**Exercise brief:** For the listing below, show each line that includes the string "fill".

====== Working data

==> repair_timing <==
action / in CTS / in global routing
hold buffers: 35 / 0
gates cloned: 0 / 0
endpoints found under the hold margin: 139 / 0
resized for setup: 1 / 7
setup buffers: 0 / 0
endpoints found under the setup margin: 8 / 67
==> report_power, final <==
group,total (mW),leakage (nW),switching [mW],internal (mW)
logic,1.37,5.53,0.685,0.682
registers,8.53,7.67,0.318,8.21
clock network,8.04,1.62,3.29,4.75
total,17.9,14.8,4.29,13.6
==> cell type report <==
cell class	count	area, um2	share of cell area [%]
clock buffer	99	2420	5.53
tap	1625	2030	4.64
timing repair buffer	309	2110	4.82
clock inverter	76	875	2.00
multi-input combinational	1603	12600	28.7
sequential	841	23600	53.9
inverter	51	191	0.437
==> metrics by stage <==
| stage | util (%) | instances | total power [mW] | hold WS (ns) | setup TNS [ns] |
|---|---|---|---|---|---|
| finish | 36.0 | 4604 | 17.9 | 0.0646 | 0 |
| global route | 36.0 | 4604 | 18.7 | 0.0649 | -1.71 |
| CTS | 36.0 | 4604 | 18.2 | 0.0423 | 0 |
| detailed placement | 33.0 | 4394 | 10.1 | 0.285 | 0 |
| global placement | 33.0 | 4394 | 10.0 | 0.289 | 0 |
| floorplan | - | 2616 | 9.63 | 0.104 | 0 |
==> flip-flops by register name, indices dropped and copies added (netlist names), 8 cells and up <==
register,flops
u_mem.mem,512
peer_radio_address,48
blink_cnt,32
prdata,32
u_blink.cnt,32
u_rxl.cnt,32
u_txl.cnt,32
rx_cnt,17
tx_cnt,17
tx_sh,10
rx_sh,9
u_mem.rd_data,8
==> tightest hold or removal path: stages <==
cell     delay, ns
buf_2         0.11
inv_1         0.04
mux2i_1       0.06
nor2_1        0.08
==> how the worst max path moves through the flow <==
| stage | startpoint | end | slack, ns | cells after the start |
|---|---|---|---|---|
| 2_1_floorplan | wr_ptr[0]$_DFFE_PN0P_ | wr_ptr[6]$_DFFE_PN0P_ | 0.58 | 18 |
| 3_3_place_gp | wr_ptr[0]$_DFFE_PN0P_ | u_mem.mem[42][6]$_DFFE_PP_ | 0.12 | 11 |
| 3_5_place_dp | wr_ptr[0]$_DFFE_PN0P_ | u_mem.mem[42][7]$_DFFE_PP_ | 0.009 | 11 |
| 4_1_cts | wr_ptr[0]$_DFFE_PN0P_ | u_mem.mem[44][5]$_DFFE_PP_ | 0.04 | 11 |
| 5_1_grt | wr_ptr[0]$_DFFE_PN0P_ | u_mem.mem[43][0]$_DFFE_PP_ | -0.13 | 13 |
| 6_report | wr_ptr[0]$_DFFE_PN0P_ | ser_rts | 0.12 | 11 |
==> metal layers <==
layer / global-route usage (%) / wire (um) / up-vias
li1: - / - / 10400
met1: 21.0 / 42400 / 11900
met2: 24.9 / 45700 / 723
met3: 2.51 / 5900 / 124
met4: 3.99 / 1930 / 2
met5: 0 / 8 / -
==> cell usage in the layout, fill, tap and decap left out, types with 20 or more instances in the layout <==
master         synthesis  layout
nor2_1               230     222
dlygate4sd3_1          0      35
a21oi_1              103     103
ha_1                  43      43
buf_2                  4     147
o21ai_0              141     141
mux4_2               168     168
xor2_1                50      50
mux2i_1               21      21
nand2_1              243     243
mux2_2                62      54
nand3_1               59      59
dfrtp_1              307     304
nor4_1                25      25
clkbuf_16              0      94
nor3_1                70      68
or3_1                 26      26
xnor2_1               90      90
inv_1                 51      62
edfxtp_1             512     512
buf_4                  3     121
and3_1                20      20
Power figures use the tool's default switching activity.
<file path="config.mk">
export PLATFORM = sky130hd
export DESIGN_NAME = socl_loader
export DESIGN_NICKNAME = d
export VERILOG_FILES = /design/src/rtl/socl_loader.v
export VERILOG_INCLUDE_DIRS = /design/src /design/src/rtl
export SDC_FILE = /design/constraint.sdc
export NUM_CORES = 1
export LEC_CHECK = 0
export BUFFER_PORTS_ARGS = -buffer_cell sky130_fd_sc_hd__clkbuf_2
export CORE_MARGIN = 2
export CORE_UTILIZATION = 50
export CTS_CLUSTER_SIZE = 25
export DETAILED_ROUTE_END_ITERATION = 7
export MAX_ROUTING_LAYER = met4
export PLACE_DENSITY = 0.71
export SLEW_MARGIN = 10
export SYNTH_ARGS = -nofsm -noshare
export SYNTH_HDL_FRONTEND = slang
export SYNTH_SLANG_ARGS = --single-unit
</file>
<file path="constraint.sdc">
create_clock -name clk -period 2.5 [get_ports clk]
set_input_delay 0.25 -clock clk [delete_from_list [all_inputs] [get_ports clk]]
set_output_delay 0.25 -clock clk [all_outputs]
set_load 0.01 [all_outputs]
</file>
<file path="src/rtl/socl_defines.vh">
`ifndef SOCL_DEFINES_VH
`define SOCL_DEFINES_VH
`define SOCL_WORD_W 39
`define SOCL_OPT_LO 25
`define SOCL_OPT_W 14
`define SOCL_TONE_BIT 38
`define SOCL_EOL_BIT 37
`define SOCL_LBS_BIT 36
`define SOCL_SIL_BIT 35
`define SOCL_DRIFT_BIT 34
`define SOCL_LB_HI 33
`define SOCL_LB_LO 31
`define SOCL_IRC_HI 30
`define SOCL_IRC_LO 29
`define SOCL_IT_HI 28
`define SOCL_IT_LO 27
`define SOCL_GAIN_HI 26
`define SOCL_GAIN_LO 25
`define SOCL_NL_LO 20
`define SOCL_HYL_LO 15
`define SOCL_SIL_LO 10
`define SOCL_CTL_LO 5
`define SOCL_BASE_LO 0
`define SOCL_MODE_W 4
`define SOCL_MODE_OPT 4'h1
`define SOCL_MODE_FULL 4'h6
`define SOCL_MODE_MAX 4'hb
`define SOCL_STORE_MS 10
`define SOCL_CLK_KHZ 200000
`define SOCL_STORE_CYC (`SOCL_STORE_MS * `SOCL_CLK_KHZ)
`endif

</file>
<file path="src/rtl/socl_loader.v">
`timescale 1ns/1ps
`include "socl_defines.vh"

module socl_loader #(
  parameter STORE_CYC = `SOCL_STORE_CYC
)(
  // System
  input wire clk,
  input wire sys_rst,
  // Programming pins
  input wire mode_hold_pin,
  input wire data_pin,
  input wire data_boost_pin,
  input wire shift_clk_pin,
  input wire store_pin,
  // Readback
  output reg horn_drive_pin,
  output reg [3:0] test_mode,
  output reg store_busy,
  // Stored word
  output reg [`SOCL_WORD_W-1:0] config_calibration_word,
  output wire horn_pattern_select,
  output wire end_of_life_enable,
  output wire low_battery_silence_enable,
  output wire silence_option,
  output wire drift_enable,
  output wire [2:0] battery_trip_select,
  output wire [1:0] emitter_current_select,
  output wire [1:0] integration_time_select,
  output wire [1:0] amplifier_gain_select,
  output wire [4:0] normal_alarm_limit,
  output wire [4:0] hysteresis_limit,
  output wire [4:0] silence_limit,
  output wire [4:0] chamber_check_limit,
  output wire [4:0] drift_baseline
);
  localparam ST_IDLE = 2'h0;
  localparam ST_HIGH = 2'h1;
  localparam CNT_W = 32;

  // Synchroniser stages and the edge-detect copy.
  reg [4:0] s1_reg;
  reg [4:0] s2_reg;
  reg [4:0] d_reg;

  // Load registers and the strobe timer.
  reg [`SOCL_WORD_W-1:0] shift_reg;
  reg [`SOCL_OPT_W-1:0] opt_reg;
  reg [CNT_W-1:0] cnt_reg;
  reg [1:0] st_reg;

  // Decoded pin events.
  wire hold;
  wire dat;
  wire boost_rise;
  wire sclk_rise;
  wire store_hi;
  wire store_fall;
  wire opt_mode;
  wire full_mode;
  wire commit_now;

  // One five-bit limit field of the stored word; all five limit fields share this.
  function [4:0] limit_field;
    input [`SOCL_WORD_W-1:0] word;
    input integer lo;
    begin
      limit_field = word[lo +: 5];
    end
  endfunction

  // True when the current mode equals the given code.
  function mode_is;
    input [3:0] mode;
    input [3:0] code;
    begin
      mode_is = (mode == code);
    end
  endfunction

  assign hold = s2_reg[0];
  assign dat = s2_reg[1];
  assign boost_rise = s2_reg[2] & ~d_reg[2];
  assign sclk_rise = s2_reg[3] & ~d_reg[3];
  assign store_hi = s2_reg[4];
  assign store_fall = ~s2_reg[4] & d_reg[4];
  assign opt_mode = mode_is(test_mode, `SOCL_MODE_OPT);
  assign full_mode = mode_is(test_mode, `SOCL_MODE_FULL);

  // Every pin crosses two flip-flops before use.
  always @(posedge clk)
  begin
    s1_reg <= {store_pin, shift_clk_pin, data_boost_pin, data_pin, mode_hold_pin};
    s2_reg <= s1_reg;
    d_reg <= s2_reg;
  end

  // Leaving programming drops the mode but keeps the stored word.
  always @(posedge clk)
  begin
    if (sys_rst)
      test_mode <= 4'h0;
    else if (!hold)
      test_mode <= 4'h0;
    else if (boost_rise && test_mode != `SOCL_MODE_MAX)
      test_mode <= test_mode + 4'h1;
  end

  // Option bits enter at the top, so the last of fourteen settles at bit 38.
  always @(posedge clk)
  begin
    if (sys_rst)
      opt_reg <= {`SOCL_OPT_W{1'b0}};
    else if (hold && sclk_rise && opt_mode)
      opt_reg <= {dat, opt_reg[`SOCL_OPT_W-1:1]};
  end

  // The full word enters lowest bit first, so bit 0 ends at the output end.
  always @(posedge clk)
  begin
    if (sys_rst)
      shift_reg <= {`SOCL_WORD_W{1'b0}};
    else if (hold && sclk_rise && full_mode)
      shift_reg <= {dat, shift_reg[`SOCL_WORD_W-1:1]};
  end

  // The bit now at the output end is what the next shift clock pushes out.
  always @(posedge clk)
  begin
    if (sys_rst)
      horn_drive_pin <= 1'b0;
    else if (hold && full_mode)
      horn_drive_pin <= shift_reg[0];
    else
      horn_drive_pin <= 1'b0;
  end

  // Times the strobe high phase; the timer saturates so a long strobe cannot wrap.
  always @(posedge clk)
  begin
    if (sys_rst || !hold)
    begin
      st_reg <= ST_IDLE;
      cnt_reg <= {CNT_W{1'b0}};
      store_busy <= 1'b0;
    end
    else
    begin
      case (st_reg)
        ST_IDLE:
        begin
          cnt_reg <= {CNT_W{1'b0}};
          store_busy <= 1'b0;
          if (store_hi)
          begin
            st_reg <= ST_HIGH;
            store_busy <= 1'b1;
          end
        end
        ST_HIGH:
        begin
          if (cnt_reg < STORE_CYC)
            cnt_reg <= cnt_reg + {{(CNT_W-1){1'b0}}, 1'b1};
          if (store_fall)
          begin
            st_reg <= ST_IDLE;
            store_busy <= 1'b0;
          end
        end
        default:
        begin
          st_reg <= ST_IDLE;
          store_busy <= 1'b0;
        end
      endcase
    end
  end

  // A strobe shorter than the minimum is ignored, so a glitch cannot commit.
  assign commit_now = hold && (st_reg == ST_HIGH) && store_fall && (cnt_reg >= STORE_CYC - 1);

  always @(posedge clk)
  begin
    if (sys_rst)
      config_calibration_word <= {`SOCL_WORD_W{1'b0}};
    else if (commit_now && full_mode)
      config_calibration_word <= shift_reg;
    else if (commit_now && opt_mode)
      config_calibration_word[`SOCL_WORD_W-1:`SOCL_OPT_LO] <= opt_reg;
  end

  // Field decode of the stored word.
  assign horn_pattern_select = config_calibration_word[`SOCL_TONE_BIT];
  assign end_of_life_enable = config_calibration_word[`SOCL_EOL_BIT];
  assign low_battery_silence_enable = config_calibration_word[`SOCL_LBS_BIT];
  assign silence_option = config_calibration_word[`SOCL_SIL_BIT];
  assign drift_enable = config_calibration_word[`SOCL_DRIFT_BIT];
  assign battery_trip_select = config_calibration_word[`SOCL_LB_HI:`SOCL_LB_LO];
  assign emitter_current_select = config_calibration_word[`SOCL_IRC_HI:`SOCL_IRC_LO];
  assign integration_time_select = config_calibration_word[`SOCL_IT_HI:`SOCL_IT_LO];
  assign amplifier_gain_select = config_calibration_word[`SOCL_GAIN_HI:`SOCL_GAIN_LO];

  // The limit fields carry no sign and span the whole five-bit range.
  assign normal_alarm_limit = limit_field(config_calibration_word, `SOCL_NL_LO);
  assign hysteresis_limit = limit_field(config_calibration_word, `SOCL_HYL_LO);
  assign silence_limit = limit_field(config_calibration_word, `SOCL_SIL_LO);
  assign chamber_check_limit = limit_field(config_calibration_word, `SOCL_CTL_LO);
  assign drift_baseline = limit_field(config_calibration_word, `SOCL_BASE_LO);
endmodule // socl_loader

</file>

============
====== Working data

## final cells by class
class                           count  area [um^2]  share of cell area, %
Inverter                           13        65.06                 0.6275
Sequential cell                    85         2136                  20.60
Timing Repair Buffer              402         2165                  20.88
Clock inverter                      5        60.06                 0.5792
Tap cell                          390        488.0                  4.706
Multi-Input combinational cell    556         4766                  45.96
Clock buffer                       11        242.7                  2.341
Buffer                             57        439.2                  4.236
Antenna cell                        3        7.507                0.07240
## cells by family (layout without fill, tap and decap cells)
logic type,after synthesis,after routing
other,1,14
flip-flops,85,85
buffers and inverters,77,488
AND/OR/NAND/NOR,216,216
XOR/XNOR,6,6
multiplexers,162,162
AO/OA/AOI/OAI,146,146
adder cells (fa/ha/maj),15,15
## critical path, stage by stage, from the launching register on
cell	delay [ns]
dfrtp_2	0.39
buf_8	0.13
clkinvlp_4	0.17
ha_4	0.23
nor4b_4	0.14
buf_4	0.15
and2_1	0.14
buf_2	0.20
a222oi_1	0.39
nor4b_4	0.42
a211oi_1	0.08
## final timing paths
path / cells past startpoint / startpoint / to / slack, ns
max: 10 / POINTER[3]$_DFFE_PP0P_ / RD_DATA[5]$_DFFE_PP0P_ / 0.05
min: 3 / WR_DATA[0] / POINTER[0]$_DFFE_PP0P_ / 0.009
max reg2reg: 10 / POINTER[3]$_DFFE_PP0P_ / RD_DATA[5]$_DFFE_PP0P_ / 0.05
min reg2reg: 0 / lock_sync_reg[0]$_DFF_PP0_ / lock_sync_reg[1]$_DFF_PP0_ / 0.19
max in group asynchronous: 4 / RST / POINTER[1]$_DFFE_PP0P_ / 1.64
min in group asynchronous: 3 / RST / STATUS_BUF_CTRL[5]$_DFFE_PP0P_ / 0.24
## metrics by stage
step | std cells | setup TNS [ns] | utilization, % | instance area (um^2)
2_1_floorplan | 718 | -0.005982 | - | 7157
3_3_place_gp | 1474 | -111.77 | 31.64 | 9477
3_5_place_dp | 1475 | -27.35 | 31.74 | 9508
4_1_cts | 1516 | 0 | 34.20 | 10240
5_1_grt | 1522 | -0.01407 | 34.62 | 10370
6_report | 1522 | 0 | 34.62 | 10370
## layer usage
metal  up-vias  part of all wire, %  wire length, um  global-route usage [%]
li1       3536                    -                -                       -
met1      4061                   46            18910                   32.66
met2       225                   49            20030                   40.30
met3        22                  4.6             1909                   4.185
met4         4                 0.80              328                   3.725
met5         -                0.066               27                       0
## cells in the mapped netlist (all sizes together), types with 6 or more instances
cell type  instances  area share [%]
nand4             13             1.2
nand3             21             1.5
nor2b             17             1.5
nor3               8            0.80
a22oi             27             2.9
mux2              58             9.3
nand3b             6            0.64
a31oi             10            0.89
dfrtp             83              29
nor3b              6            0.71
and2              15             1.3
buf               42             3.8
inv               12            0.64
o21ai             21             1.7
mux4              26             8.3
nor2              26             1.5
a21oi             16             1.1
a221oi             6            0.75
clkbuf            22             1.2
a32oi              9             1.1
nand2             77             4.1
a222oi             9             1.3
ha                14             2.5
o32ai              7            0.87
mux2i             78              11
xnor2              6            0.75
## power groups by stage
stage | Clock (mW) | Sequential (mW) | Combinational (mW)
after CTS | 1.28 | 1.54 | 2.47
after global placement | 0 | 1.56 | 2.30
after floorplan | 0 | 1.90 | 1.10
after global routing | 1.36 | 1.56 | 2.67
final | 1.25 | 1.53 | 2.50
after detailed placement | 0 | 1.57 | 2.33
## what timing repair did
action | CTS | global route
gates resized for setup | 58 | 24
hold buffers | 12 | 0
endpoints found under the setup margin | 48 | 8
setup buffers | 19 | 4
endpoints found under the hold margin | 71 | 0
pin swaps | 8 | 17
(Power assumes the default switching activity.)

============

**Result of the exercise:**
==> cell usage in the layout, fill, tap and decap left out, types with 20 or more instances in the layout <==
## cells by family (layout without fill, tap and decap cells)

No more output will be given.